Why do you need to Invest?

 

Investing is essentially the process of building a corpus that can help cut down and eventually eliminate our dependence on our monthly pay-checks as the primary source of income

By Indranil Guha, Co-founder – Finpeg.com

Unless you forefathers have left you a large kitty to last you a lifetime, most of us working class folks (the proverbial “aam aadmi”) have two ways of meeting our monthly expenses – either we slog it out at work to earn enough money to get by in a month or we build a kitty over time that can slog it out for us to generate a cash flow that’s sufficient to replace our pay-checks. And the sooner we are able to get to that “magical kitty”, the sooner we would no longer be dependent on our monthly pay-checks to be able to get by in a month.

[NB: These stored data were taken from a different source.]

**config.mk**
```make
export PLATFORM = sky130hd
export DESIGN_NAME = i2s_sample_transmitter
export DESIGN_NICKNAME = d
export VERILOG_FILES = /design/src/rtl/i2s_sample_transmitter.sv
export SDC_FILE = /design/constraint.sdc
export NUM_CORES = 1
export LEC_CHECK = 0
export BUFFER_PORTS_ARGS = -buffer_cell sky130_fd_sc_hd__buf_2
export CORE_ASPECT_RATIO = 0.6
export CORE_MARGIN = 3
export CORE_UTILIZATION = 28
export CTS_CLUSTER_SIZE = 24
export DETAILED_ROUTE_END_ITERATION = 10
export SETUP_SLACK_MARGIN = 0.2
export SLEW_MARGIN = 20
export SYNTH_ARGS = -nofsm -noshare
export SYNTH_HDL_FRONTEND = slang
export SYNTH_SLANG_ARGS = --single-unit
```
**constraint.sdc**
```tcl
create_clock -name clk -period 3.8 [get_ports clk]
set_input_delay 0.19 -clock clk [delete_from_list [all_inputs] [get_ports clk]]
set_output_delay 0.19 -clock clk [all_outputs]
set_load 0.01 [all_outputs]
```
**src/rtl/i2s_sample_transmitter.sv**
```systemverilog
`timescale 1ns/1ps
// ---------------------------------------------------------------------------
// i2s_sample_transmitter
//
// I2S slave transmitter, the microphone end of the audio capture link.
// It oversamples the externally generated bclk/lrclk on the system clock.
// It serialises queued two's-complement samples MSB-first onto dout in the
// channel slot chosen by sel, using the standard I2S one-bit delay.
// Once the sample bits are out, the rest of the active slot is driven as 0.
// dout_oe is high for the whole active slot and low for the other one.
//
// Parameters:
//   SAMPLE_BITS  sample width transmitted per slot
//   SLOT_BITS    bclk periods per lrclk half-frame
//   SYNC_STAGES  synchroniser depth for bclk/lrclk (>= 2)
//
// Ports:
//   clk         system clock, at least 8x the bclk frequency
//   reset       synchronous, active-low
//   bclk        asynchronous bit clock from the I2S master
//   lrclk       asynchronous word select (0 = left, 1 = right)
//   sel         slot this block drives (0 = left, 1 = right), quasi-static
//   s_data      sample to transmit, two's complement
//   s_valid     s_data valid
//   s_ready     holding register empty
//   dout        serial data, 0 whenever dout_oe is low
//   dout_oe     high while driving the active slot (pad tristate enable)
//   slot_start  one-clk pulse when the active slot's MSB is driven
//   underrun    one-clk pulse when an active slot starts with nothing queued
// ---------------------------------------------------------------------------
module i2s_sample_transmitter #(
    parameter int SAMPLE_BITS = 18,
    parameter int SLOT_BITS   = 32,
    parameter int SYNC_STAGES = 2
) (
    input  logic                   clk,
    input  logic                   reset,
    input  logic                   bclk,
    input  logic                   lrclk,
    input  logic                   sel,
    input  logic [SAMPLE_BITS-1:0] s_data,
    input  logic                   s_valid,
    output logic                   s_ready,
    output logic                   dout,
    output logic                   dout_oe,
    output logic                   slot_start,
    output logic                   underrun
);

    localparam int                POS_W        = (SLOT_BITS > 1) ? $clog2(SLOT_BITS) : 1;
    localparam logic [POS_W-1:0]  POS_LAST     = POS_W'(SLOT_BITS - 1);
    localparam logic [POS_W:0]    POS_DATA_END = (POS_W + 1)'(SAMPLE_BITS);

    logic [SYNC_STAGES-1:0] r_bclkSync;
    logic [SYNC_STAGES-1:0] r_lrclkSync;
    logic                   r_bclkPrev;

    logic                   r_wsLat;
    logic                   r_wsPrev;
    logic [POS_W-1:0]       r_pos;
    logic [SAMPLE_BITS-1:0] r_shift;
    logic [SAMPLE_BITS-1:0] r_hold;
    logic                   r_holdFull;
    logic                   r_releasePending;
    logic                   r_dout;
    logic                   r_doutOe;
    logic                   r_slotStart;
    logic                   r_underrun;

    logic                   w_bclkSync;
    logic                   w_lrclkSync;
    logic                   w_bclkRise;
    logic                   w_bclkFall;
    logic                   w_boundary;
    logic                   w_activeBoundary;
    logic                   w_accept;
    logic                   w_inData;
    logic [SAMPLE_BITS-1:0] w_loadValue;

    assign w_bclkSync       = r_bclkSync[SYNC_STAGES-1];
    assign w_lrclkSync      = r_lrclkSync[SYNC_STAGES-1];
    assign w_bclkRise       = w_bclkSync & ~r_bclkPrev;
    assign w_bclkFall       = ~w_bclkSync & r_bclkPrev;

    // A slot boundary is a falling bclk edge after the latched word select
    // has changed. That gives the one-bit delay after the lrclk transition.
    assign w_boundary       = w_bclkFall & (r_wsLat != r_wsPrev);
    assign w_activeBoundary = w_boundary & (r_wsLat == sel);

    // An empty holding register loads zero, so an underrun slot is silent.
    assign w_loadValue      = r_holdFull ? r_hold : '0;
    assign w_accept         = s_valid & ~r_holdFull;
    assign w_inData         = ({1'b0, r_pos} < POS_DATA_END);

    assign s_ready          = ~r_holdFull;
    assign dout             = r_dout;
    assign dout_oe          = r_doutOe;
    assign slot_start       = r_slotStart;
    assign underrun         = r_underrun;

    // Bring bclk and lrclk into the clk domain. Both chains have the same
    // depth, so the lrclk level seen at a bclk edge matches the pins.
    always_ff @(posedge clk) begin
        if (!reset) begin
            r_bclkSync  <= '0;
            r_lrclkSync <= '0;
            r_bclkPrev  <= 1'b0;
        end else begin
            r_bclkSync  <= {r_bclkSync[SYNC_STAGES-2:0], bclk};
            r_lrclkSync <= {r_lrclkSync[SYNC_STAGES-2:0], lrclk};
            r_bclkPrev  <= w_bclkSync;
        end
    end

    // The master changes lrclk on falling bclk, so it is sampled on rising
    // bclk. The reset value of 1 makes the first low lrclk start a left slot.
    always_ff @(posedge clk) begin
        if (!reset) begin
            r_wsLat <= 1'b1;
        end else if (w_bclkRise) begin
            r_wsLat <= w_lrclkSync;
        end
    end

    // Slot sequencer and serialiser.
    // The position counter saturates instead of wrapping. A lost word-select
    // edge therefore produces continuous zeros rather than repeated data.
    always_ff @(posedge clk) begin
        if (!reset) begin
            r_wsPrev    <= 1'b1;
            r_pos       <= POS_LAST;
            r_shift     <= '0;
            r_dout      <= 1'b0;
            r_doutOe    <= 1'b0;
            r_slotStart <= 1'b0;
            r_underrun  <= 1'b0;
        end else begin
            r_slotStart <= 1'b0;
            r_underrun  <= 1'b0;
            if (w_bclkFall) begin
                if (w_boundary) begin
                    r_wsPrev <= r_wsLat;
                    r_pos    <= POS_W'(1);
                    if (r_wsLat == sel) begin
                        r_shift     <= w_loadValue;
                        r_dout      <= w_loadValue[SAMPLE_BITS-1];
                        r_doutOe    <= 1'b1;
                        r_slotStart <= 1'b1;
                        r_underrun  <= ~r_holdFull;
                    end else begin
                        r_dout   <= 1'b0;
                        r_doutOe <= 1'b0;
                    end
                end else begin
                    if (r_doutOe && w_inData) begin
                        r_shift <= {r_shift[SAMPLE_BITS-2:0], 1'b0};
                        r_dout  <= r_shift[SAMPLE_BITS-2];
                    end else begin
                        r_dout  <= 1'b0;
                    end
                    if (r_pos != POS_LAST) begin
                        r_pos <= r_pos + 1'b1;
                    end
                end
            end
        end
    end

    // Single-entry holding register.
    // A load empties the register one clk after it is consumed, so s_ready
    // comes back exactly one clk after the slot starts. A sample accepted on
    // the same clk as an underrun load is kept for the next active slot.
    always_ff @(posedge clk) begin
        if (!reset) begin
            r_hold           <= '0;
            r_holdFull       <= 1'b0;
            r_releasePending <= 1'b0;
        end else begin
            r_releasePending <= w_activeBoundary & r_holdFull;
            if (w_accept) begin
                r_hold     <= s_data;
                r_holdFull <= 1'b1;
            end else if (r_releasePending) begin
                r_holdFull <= 1'b0;
            end
        end
    end

endmodule

```
# After elaboration in Yosys (flattened, before gate mapping)
# Index checks and enable logic that the tools add are counted.
dict set report classes {
  add_sub_neg 1
  multipliers 0
  div_mod_pow 0
  n_lt_le_gt_ge 1
  eq_ne 4
  shifts 0
  n_mux 12
  bitwise_logic 9
  n_reduce_logical 9
}
# operator count
set ops {}
lappend ops {{17-bit 2-to-1 mux} 3}
lappend ops {{18-bit 2-to-1 mux} 1}
lappend ops {{5-bit 2-to-1 mux} 2}
lappend ops {{1-bit bitwise AND} 6}
lappend ops {{1-bit 2-to-1 mux} 6}
lappend ops {{3-bit AND reduction} 2}
lappend ops {{2-bit nonzero test} 3}
lappend ops {{5-bit by 1-bit adder with 5-bit output (second input constant)} 1}
lappend ops {{5-bit < comparator (second input constant)} 1}
lappend ops {{5-bit inequality test (second input constant)} 1}
lappend ops {{2-bit AND reduction} 2}
lappend ops {{4-bit AND reduction} 1}
lappend ops {{1-bit NOT} 3}
lappend ops {{2-bit by 1-bit inequality test with 1-bit output (second input constant)} 1}
lappend ops {{1-bit equality test} 1}
lappend ops {{1-bit logical AND} 1}
lappend ops {{1-bit inequality test} 1}
dict set report word_totals {
  register_bits 53
  latch_bits 0
  ramBits 0
  romBits 0
  input_bits 24
  output_inout_bits 5
  word_cells 50
  memories 0
}

# Longest topological paths before layout
# Gate-level depths: netlist of run 1.
dict set report depth {
  depth_word 5
  depth_mapped 7
  depth_no_buf 7
}

# Worst setup path before layout of run 1
# No wires, ideal clock.
dict set report synth_path {
  kind {reg-to-reg}
  start {reg r_pos[1]}
  end {reg r_pos[3]}
  setup_ns 0.079
  arrival_time_ns 1.565
  required_time_ns 3.721
  setup_slack_ns 2.156
  path_stages_with_launch 8
  n_path_buf 0
  period_less_slack_ns 1.644
  cell_sequence {dfxtp_1 ha_1 and3_1 ha_1 inv_1 nand4_1 or4_1 o211ai_1}
}
dict set report synth_between {
  elab_chain_cells 3
  elab_cells_between_ends 6
  classes_between {1 x add/sub; 1 x eq/ne; 2 x mux; 2 x reduce/logical}
}
# element line
set synth_lines {}
lappend synth_lines {{start, declared} 60} ;# logic [POS_W-1:0] r_pos;
lappend synth_lines {{start signal, assigned} 162} ;# r_pos <= r_pos + 1'b1;
lappend synth_lines {{5-bit by 1-bit adder with 5-bit output / 5-bit inequality test (equally long branches)} {162, 161}}
lappend synth_lines {{5-bit 2-to-1 mux / 2-bit nonzero test (equally long branches)} -}
lappend synth_lines {{5-bit 2-to-1 mux / 2-bit AND reduction (equally long branches)} -}
# Several ways; a longest one is shown, not always the timed one. The select of a mux whose other input is x is not followed.
# A chain may end at the register's enable or synchronous reset.

# Final worst setup path of run 1
dict set report layout_path {
  start {reg r_bclkSync[1]}
  end {reg r_shift[14]}
}
dict set report layout_between {
  elab_chain_cells 5
  elab_cells_between_ends 7
  classes_between {1 x eq/ne; 1 x mux; 3 x bitwise; 2 x reduce/logical}
}
# element line
set layout_lines {}
lappend layout_lines {{start, declared} 54} ;# logic [SYNC_STAGES-1:0] r_bclkSync;
lappend layout_lines {{start signal, assigned} 109} ;# r_bclkSync <= {r_bclkSync[SYNC_STAGES-2:0], bclk};
lappend layout_lines {{1-bit NOT *} 83} ;# assign w_bclkFall = ~w_bclkSync & r_bclkPrev;
lappend layout_lines {{1-bit bitwise AND *} 83}
lappend layout_lines {{1-bit bitwise AND} 87} ;# assign w_boundary = w_bclkFall & (r_wsLat != r_wsPrev);
lappend layout_lines {{2-bit by 1-bit inequality test with 1-bit output (no source line) / 2-bit nonzero test (equally long branches)} -}
lappend layout_lines {{3-bit AND reduction (no source line)} -}
lappend layout_lines {{end signal, assigned} 145} ;# r_shift <= w_loadValue;
lappend layout_lines {{end signal, assigned} 156} ;# r_shift <= {r_shift[SAMPLE_BITS-2:0], 1'b0};
lappend layout_lines {{end, declared} 61} ;# logic [SAMPLE_BITS-1:0] r_shift;
# Every way passes the cells marked *; elsewhere a longest branch is shown, timed or not.

==> flow_summary.json, run 1 <==
{
  "outcome": "finished, final reports clean",
  "wl_per_cell_um": 13.2,
  "final_util": 0.340,
  "cts_resized": 0,
  "first_iter_violations": 117,
  "grt_max_degree": 70,
  "cts_buffers": 5,
  "ctsHoldBuffers": 0,
  "die_w_um": 128,
  "core-area_sq_um": 8260,
  "end_kind": "flop",
  "dieArea_sq_um": 10100,
  "crit_type": "flop to flop",
  "clock_path_buffers": 2,
  "synth_top_family_by_area": "simple AND/OR/NAND/NOR gates",
  "synth_fa_ha_area_frac": 0.0101,
  "ff2ff_path_depth": 3,
  "synth_area_leaders": "dfxtp_1, nand2_1, a21boi_0, mux2i_1, o21ai_0",
  "p_seq_frac": 0.489,
  "clock_sinks": 53,
  "path_cells": "nand2b_1, a211o_1, mux2i_1",
  "io_buffer_count": 28,
  "design_area_sq_um": 2810,
  "power_per_cell_area_nw_per_um2": 427,
  "initial_utilization": 0.301,
  "pre_cts_ws_ns": 1.56,
  "fmax_mhz": 439,
  "fin_ws_ns": 1.52,
  "grt_use_total": 0.112,
  "root_buffer": "clkbuf_16",
  "drcViolationCount": 0,
  "nets": 333,
  "timing.final.hold_violations": 0,
  "p_switching_w": 0.000280,
  "synth_edf_count": 0,
  "syn-num-nets": 320,
  "cp_slowest_stage_delay_ns": 0.80,
  "diodes": 0,
  "cts_tree": "built",
  "critPathLaunch": "r_bclkSync[1]",
  "clockPowerShare": 0.444,
  "synthSimpleGateAreaFrac": 0.208,
  "critPathSlowestCell": "a211o_1",
  "syn_avg_cell_area_sq_um": 8.46,
  "die-height_um": 79.0,
  "place.gp.congestion": 0.760,
  "fp-row-count": 25,
  "grt_pass1_vias": 1781,
  "drive_gt1_frac": 0.136,
  "routed_wl_um": 5480,
  "io_pins": 29,
  "whs_path_depth": 2,
  "clk_latency_ns": 0.29,
  "post_drt_via_cell_ratio": 4.79,
  "fin_crit_ns": 2.28,
  "timing.rr.start": "r_bclkSync[1]",
  "firstDrtPassIters": 4,
  "htree_levels": 2,
  "p_leak_nw": 1.11,
  "synth-async-reset-ratio": 0,
  "slew-limit-headroom": 0.372,
  "period_share": 0.599,
  "synth_top_area_cell": "dfxtp_1",
  "placed_cell_area_sq_um": 2630,
  "synth-main-ff-cell": "dfxtp_1",
  "required_ns": 4.01,
  "cp_num_buf_inv": 0,
  "crit_family": "compound AO/OA/AOI/OAI gates",
  "clk_pin_slew_ns": 0.07,
  "setup_viol": 0,
  "fin_skew_ns": 0.00714,
  "power.total_w": 0.00120,
  "synth-compound-area-share": 0.206,
  "overflow": 0,
  "start_kind": "flop",
  "tightest_slew_ns": 0.941,
  "yosysTopAreaCellShare": 0.426,
  "antenna_found_initial": 0,
  "drv_slew": 0,
  "cts_setup_buffers": 0,
  "netSwitchingFraction": 0.234,
  "synthCells": 294,
  "vias": 1991,
  "synth_area_sq_um": 2490,
  "dp_hpwl_um": 3660,
  "areaGrowthSynthToFinish_pct": 12.8,
  "cp_data_arrival_time_ns": 2.49,
  "crit_path_max_fanout": 26,
  "ir_drop_mv": 0.236,
  "rsz0062_at_grt": "no",
  "muxShareOfSynthArea": 0.0684,
  "hp-start": "bclk",
  "synth_xor_area_frac": 0.0136,
  "synth_seq_area_share": 0.426,
  "p_comb_frac": 0.066,
  "antenna_left": 0,
  "maxCapViolCount": 0,
  "yosys_warnings": 0,
  "fin_tns_setup_ns": 0,
  "intPower_w": 0.000918,
  "synth_cell_types": 41,
  "grt_pass1_wl_um": 9050,
  "cp_num_cells": 3,
  "ys_ff_latch": 53,
  "hold_class": "input pin to flop"
}
==> state kept, by name, indices dropped and copies added, names as in the netlist, 2 cells and up <==
signal       cells
r_lrclkSync      2
r_bclkSync       2
r_shift         17
r_hold          18
r_pos            5
==> logic make-up (layout without fill, tap and decap cells) <==
| kind of cell | Yosys count | count (layout) |
|---|---|---|
| xor+xnor | 3 | 3 |
| fa+ha+maj | 2 | 2 |
| flops | 53 | 53 |
| mux | 17 | 17 |
| simple gates | 118 | 118 |
| buf+inv | 28 | 42 |
| compound gates | 73 | 73 |
==> power groups by stage <==
stage / combinational, W / sequential (W) / clock, W
after global placement: 0.0000781 / 0.000599 / 0
after floorplan: 0.0000615 / 0.000591 / 0
after detailed placement: 0.0000796 / 0.000599 / 0
after global routing: 0.0000916 / 0.000589 / 0.000562
after CTS: 0.0000798 / 0.000586 / 0.000543
final: 0.0000793 / 0.000586 / 0.000532
==> layer usage <==
metal / vias up / wire, um / track usage
li1: 1031 / - / -
met1: 905 / 3210 / 0.190
met2: 50 / 1940 / 0.133
met3: 5 / 295 / 0.0262
met4: 0 / 42 / 0.0254
met5: - / 0 / 0
==> Yosys cell counts, types with 3 or more instances <==
cell type,count
mux2i_1,17
nor2b_1,4
clkbuf_1,15
nand2_1,77
and2_1,6
nor3_1,18
o21ai_0,19
a21boi_0,34
dfxtp_1,53
buf_6,4
a21oi_1,4
nor2_1,3
inv_1,4
==> cell usage in the layout, fill, tap and decap left out, types with 2 or more instances in the layout <==
cell       netlist  layout
nand2_1         77      77
dfxtp_1         53      53
a21boi_0        34      34
buf_2            2      27
o21ai_0         19      19
nor3_1          18      18
mux2i_1         17      17
and2_1           6       6
clkbuf_16        0       5
inv_1            4       4
a21oi_1          4       4
nor2b_1          4       3
nor2_1           3       3
buf_4            0       3
nand2b_1         2       2
o21ai_1          2       2
nand4_1          2       2
o211ai_1         2       2
nand3b_1         2       2
a22oi_1          2       2
ha_1             2       2
==> cell type report <==
type	instances	area, sq um
clock buffers	5	125
repair buffers	30	158
clock inverters	3	50.0
fillers	881	5450
flip-flops and latches	53	1060
well taps	108	135
multi-input cells	213	1260
inverters	4	15.0
==> worst paths after layout <==
kind                    end  slack [ns]
min reg2reg  r_lrclkSync[1]        0.43
max             r_shift[14]        1.52
max reg2reg     r_shift[14]        1.52
min           r_bclkSync[0]        0.10
==> stage by stage <==
stage | instances | hold slack [ns]
global route | 416 | 0.122
floorplan | 294 | 0.317
global placement | 408 | 0.401
finish | 416 | 0.104
detailed placement | 408 | 0.401
CTS | 416 | 0.0975
No activity file was read; power rests on OpenSTA's default activity.
==> inputs of run 2 (changes only) <==
- clock period: 3.8 -> 2.4 ns (I/O delays scaled with it)
==> run 2 against run 1 <==
Compared with the run above:
- hold slack got worse by 0.085 ns
- highest routed layer unchanged
- critical path depth increased by 4
- sequential power increased by 57%
- global-route usage increased by 0.44 points
==> flow_summary.json, run 2 (synthesis gave the netlist of run 1 again) <==
{
  "outcome": "finished, final reports clean",
  "diodes": 0,
  "htree_levels": 2,
  "cts_setup_buffers": 0,
  "tightest_slew_ns": 0.605,
  "largest_registers": "r_hold x18, r_shift x17, r_pos x5",
  "critPathSlowestCell": "or4_1",
  "grt_pass1_wl_um": 9490,
  "ctsHoldBuffers": 0,
  "clockPowerShare": 0.443,
  "fin_ws_ns": 0.591,
  "die_w_um": 128,
  "hold_class": "input pin to flop",
  "nets": 340,
  "largest_register_ffs": 18,
  "first_iter_violations": 109,
  "cp_common_cell": "ha_1",
  "design_area_sq_um": 2850,
  "fp-row-count": 25,
  "reg2reg_setup_slack_ns": 0.59,
  "vias": 1998,
  "routed_wl_um": 5590,
  "initial_utilization": 0.301,
  "top_register": "r_hold",
  "drcViolationCount": 0,
  "io_buffer_count": 28,
  "cts_tree": "built",
  "clock_path_buffers": 2,
  "power_per_cell_area_nw_per_um2": 669,
  "io_pins": 29,
  "clock_sinks": 53,
  "crit_path_max_fanout": 4,
  "fmax_mhz": 553,
  "cts_buffers": 5,
  "maxCapViolCount": 0,
  "timing.final.hold_violations": 0,
  "drv_slew": 0,
  "place.gp.congestion": 0.712,
  "dp_hpwl_um": 3860,
  "power.total_w": 0.00191,
  "p_seq_frac": 0.483,
  "overflow": 0,
  "fin_tns_setup_ns": 0,
  "path_cells": "ha_1, and3_1, ha_1, inv_1, nand4_1, or4_1, o211ai_1",
  "layout_commonest_cell": "nand2_1",
  "placed_cell_area_sq_um": 2680,
  "setup_viol": 0,
  "rsz0062_at_grt": "no",
  "cts_resized": 0,
  "wl_per_cell_um": 13.2,
  "required_ns": 2.62,
  "start_kind": "flop",
  "drive_gt1_frac": 0.152,
  "final_util": 0.345,
  "p_comb_frac": 0.075,
  "crit_type": "flop to flop",
  "end_kind": "flop",
  "slew-limit-headroom": 0.596,
  "p_switching_w": 0.000450,
  "antenna_found_initial": 0,
  "mostFrequentLayoutCells": "nand2_1, dfxtp_1, a21boi_0, buf_2, o21ai_0",
  "cp_data_arrival_time_ns": 2.03,
  "intPower_w": 0.00146,
  "die-height_um": 79.0,
  "fin_skew_ns": 0.0103,
  "ir_drop_mv": 0.365,
  "fin_crit_ns": 1.81,
  "core-area_sq_um": 8260,
  "dieArea_sq_um": 10100,
  "root_buffer": "clkbuf_16",
  "areaGrowthSynthToFinish_pct": 14.6,
  "cp_slowest_stage_delay_ns": 0.41,
  "clk_latency_ns": 0.30,
  "firstDrtPassIters": 4,
  "grt_max_degree": 40,
  "antenna_left": 0,
  "clk_pin_slew_ns": 0.08,
  "pre_cts_ws_ns": 0.604,
  "grt_use_total": 0.116,
  "netSwitchingFraction": 0.236,
  "p_leak_nw": 1.14,
  "period_share": 0.754,
  "post_drt_via_cell_ratio": 4.72,
  "grt_pass1_vias": 1895
}
[run 2: cell types whose count changed in the layout (fill, tap and decap cells not counted)]
| cell | change |
|---|---|
| inv_8 | -1 |
| nor2b_1 | +1 |
| inv_6 | +2 |
| clkinv_4 | -1 |
| buf_2 | +1 |
| nor2b_2 | -1 |
| buf_4 | +6 |
[run 2: power by group through the flow]
stage	combinational, W	clock (W)	sequential (W)
after detailed placement	0.000143	0	0.000942
after global placement	0.000142	0	0.000940
after CTS	0.000143	0.000864	0.000921
after floorplan	0.0000974	0	0.000936
final	0.000143	0.000845	0.000921
after global routing	0.000160	0.000901	0.000925
[run 2: worst max-delay path: cells and delay by family, from the launching register on]
family                   cells  cell delay (ns)
buffers and inverters        1             0.11
AO/OA/AOI/OAI                1             0.10
AND/OR/NAND/NOR              3             0.72
adder cells (fa/ha/maj)      2             0.44
flip-flops                   1             0.36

Investing – a trade-off between present and future expenditure

Now getting to that “magical kitty” essentially involves setting aside a part of our income every month to invest in a suitable investment instrument such as stocks, fixed deposits, bonds, mutual funds, gold, real estate etc. In the process, what we’re essentially doing is to defer an opportunity to spend on a gratification or need today in order to be able to afford something as valuable (if not more valuable) in the future. And hence to that extent, investing is essentially a trade-off between present and future expenditure – you deny yourself something today so as to be able to enjoy it (or still better, something more valuable) in the future.

Defending versus enhancing the purchasing power of money

That said, investing means different things to different people. If you’re a retired person, you have probably built that “magical kitty” already and are now living off that kitty. You would probably be happy as long as your money grows sufficiently to cover inflation. To illustrate this through an example – if Rs. 100 can buy you, let’s say a cup of coffee today, you would probably be happy as long as you’re able to invest Rs. 100 such that the proceeds can buy you a cup of coffee even 10 years from now. In other words, you are trying to protect the purchasing power of your money through investing. However, if you are a youngster in your 20s or 30s or even 40s, you’re still in the process of building that “magical kitty” and hence it may not suffice to just protect the purchasing power of your money. You arguably need your money to grow at a rate faster than inflation. In your case, you would arguably want your Rs. 100 invested such that the proceeds can buy you not just a cup of coffee when you retire, but hopefully a sandwich too along with it. So in this case, you are not just defending the purchasing power of your money; you are in fact trying to enhance it.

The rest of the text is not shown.